# Exercise inputs
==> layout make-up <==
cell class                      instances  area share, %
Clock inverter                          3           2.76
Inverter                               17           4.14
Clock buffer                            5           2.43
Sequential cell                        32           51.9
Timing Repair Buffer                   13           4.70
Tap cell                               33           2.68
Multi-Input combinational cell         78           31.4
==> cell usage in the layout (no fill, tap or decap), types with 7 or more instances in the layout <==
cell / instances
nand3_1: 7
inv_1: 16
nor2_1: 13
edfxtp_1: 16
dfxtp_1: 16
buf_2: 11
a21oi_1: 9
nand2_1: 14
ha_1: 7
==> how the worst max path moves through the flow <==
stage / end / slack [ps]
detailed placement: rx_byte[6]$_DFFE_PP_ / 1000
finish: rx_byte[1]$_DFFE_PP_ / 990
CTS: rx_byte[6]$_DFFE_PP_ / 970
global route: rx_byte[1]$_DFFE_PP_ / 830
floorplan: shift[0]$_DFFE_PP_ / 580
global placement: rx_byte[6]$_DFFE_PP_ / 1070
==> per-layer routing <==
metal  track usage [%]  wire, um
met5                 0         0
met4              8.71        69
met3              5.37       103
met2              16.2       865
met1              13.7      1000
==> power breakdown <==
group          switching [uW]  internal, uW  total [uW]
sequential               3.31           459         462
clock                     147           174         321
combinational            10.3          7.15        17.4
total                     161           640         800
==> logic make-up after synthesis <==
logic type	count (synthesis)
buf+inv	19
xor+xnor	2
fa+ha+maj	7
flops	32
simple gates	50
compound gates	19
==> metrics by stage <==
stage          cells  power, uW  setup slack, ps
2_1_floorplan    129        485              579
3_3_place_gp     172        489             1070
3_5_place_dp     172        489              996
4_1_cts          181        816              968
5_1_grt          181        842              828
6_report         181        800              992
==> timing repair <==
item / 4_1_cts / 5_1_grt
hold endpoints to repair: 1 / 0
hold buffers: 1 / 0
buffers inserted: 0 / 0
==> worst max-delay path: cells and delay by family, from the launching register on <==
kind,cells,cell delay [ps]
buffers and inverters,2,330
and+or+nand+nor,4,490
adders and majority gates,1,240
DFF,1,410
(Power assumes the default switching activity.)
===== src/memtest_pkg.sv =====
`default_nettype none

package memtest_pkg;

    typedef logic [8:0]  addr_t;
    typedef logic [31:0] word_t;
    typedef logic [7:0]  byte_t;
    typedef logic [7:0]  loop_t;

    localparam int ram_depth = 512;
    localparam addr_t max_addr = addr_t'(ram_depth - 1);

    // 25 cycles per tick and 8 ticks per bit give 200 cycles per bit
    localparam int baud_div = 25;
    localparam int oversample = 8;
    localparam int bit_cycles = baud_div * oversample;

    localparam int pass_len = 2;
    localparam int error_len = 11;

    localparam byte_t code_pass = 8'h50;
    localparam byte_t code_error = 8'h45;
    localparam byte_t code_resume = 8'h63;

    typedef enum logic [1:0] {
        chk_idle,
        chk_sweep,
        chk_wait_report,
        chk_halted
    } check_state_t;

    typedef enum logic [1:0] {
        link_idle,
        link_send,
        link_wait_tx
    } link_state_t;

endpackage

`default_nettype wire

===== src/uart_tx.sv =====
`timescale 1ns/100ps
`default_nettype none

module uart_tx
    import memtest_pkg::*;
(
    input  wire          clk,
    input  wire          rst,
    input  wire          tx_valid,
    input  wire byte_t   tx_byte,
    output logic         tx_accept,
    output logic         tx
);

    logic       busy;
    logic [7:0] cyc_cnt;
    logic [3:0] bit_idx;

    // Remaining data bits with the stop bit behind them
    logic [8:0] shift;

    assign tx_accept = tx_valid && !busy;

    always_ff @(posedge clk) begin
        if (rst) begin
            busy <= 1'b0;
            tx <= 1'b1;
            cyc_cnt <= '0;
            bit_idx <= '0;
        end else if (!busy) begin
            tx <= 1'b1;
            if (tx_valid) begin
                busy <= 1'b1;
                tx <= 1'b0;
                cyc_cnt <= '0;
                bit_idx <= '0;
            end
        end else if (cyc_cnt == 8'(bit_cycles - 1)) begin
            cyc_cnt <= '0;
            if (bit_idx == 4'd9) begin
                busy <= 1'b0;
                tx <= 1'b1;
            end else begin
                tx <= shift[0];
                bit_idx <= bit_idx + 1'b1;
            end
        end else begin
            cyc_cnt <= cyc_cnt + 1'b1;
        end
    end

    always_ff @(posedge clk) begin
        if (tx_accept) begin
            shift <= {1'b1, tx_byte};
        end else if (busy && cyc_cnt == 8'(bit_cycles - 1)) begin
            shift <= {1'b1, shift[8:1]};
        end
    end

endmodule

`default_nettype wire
---
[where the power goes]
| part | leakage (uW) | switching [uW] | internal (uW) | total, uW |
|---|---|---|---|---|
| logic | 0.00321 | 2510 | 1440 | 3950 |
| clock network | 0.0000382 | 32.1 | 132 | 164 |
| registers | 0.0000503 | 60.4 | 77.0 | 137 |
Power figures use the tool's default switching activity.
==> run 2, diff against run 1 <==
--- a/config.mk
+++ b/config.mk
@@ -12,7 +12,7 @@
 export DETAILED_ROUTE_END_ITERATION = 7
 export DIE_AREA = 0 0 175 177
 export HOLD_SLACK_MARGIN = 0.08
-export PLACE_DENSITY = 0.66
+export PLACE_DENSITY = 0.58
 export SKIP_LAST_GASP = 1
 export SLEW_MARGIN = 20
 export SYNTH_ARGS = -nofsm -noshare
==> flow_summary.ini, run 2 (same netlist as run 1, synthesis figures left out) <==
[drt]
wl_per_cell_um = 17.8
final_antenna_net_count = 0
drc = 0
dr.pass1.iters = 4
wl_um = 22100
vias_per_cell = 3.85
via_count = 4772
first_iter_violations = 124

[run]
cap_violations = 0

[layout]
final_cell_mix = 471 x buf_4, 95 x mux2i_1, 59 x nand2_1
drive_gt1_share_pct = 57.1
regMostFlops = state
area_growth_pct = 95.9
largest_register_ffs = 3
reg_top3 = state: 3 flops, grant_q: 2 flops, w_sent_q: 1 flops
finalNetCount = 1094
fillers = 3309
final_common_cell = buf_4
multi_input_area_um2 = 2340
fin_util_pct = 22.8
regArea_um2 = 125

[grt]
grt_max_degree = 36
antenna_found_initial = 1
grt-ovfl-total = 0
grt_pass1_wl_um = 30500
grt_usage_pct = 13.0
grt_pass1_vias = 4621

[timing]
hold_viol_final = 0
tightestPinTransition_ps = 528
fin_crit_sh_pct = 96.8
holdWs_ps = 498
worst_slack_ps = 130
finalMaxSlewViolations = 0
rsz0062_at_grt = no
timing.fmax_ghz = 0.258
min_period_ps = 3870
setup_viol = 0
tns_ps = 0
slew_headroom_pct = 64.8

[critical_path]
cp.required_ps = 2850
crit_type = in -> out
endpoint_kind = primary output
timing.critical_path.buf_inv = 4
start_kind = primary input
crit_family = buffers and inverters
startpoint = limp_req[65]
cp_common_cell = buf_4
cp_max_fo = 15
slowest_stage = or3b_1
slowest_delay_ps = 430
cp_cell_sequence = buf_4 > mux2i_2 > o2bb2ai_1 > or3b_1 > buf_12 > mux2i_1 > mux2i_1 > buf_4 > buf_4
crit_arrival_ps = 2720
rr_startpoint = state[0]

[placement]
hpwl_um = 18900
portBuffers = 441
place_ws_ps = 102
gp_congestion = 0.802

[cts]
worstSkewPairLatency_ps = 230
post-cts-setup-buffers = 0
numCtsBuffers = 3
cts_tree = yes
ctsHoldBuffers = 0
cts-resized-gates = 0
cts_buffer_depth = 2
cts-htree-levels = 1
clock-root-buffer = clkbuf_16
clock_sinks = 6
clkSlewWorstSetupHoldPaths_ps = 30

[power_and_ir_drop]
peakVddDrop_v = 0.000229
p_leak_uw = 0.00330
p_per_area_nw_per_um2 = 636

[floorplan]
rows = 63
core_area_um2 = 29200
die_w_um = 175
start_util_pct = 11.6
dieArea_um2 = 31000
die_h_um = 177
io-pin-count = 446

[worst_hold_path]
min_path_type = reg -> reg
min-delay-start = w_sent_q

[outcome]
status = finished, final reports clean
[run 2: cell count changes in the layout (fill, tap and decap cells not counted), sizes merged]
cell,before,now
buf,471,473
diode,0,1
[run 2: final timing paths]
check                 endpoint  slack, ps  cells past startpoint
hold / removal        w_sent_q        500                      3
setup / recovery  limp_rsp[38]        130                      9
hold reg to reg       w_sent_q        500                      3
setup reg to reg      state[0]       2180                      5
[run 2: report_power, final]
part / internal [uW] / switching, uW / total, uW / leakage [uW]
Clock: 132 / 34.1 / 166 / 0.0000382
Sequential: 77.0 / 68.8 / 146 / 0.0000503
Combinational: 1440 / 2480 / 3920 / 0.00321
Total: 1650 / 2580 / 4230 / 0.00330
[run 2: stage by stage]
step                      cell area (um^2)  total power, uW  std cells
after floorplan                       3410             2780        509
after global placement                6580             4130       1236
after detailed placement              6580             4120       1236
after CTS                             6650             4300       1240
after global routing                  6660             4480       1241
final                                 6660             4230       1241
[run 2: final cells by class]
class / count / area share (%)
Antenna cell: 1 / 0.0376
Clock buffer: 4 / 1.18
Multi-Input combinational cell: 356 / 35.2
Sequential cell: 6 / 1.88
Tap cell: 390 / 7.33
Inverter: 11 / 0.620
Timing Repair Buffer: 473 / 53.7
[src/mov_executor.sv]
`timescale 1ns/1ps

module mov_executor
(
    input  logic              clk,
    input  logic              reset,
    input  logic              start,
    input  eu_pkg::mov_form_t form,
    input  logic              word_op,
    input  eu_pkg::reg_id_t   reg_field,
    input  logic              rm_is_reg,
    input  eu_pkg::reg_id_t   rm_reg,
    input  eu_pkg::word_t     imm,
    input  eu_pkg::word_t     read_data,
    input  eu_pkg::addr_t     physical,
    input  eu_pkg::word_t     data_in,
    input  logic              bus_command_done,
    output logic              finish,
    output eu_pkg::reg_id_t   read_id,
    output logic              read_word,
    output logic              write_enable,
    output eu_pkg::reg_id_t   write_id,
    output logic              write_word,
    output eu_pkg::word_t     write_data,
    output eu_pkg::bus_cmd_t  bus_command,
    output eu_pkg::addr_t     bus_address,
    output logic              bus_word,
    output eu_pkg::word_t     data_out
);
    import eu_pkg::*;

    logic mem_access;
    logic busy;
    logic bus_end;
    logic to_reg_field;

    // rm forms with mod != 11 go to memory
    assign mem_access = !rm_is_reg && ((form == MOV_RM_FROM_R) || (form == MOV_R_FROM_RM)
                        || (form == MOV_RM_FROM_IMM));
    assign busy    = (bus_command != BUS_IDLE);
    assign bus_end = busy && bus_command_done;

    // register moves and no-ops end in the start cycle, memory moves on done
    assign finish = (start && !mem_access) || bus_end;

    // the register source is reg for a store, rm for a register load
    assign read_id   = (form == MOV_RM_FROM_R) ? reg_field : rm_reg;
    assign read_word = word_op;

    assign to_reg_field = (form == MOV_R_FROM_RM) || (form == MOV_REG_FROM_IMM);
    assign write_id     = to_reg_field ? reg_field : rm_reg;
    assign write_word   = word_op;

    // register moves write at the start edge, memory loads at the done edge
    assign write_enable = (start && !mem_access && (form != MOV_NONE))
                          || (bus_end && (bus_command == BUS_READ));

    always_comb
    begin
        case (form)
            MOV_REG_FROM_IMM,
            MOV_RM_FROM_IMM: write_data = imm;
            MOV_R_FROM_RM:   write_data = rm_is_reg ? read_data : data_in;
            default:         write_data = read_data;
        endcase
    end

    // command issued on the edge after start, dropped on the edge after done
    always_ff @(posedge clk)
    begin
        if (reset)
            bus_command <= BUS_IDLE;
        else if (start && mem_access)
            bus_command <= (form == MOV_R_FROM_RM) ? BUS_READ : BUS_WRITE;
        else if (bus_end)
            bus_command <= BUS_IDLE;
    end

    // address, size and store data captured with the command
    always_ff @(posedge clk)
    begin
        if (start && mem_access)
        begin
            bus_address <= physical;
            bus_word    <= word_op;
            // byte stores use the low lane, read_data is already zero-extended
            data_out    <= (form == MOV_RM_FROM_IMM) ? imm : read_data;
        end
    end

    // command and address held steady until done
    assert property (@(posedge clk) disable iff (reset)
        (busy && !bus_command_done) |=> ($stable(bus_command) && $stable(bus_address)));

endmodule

# Your instructions
Here the output must be the lines above from the line with "flow_summary.ini, run 2" to the line with "fin_crit_sh_pct = 96.8", both included, duplicated word for word and nothing else.

# Exercise solution
==> flow_summary.ini, run 2 (same netlist as run 1, synthesis figures left out) <==
[drt]
wl_per_cell_um = 17.8
final_antenna_net_count = 0
drc = 0
dr.pass1.iters = 4
wl_um = 22100
vias_per_cell = 3.85
via_count = 4772
first_iter_violations = 124

[run]
cap_violations = 0

[layout]
final_cell_mix = 471 x buf_4, 95 x mux2i_1, 59 x nand2_1
drive_gt1_share_pct = 57.1
regMostFlops = state
area_growth_pct = 95.9
largest_register_ffs = 3
reg_top3 = state: 3 flops, grant_q: 2 flops, w_sent_q: 1 flops
finalNetCount = 1094
fillers = 3309
final_common_cell = buf_4
multi_input_area_um2 = 2340
fin_util_pct = 22.8
regArea_um2 = 125

[grt]
grt_max_degree = 36
antenna_found_initial = 1
grt-ovfl-total = 0
grt_pass1_wl_um = 30500
grt_usage_pct = 13.0
grt_pass1_vias = 4621

[timing]
hold_viol_final = 0
tightestPinTransition_ps = 528
fin_crit_sh_pct = 96.8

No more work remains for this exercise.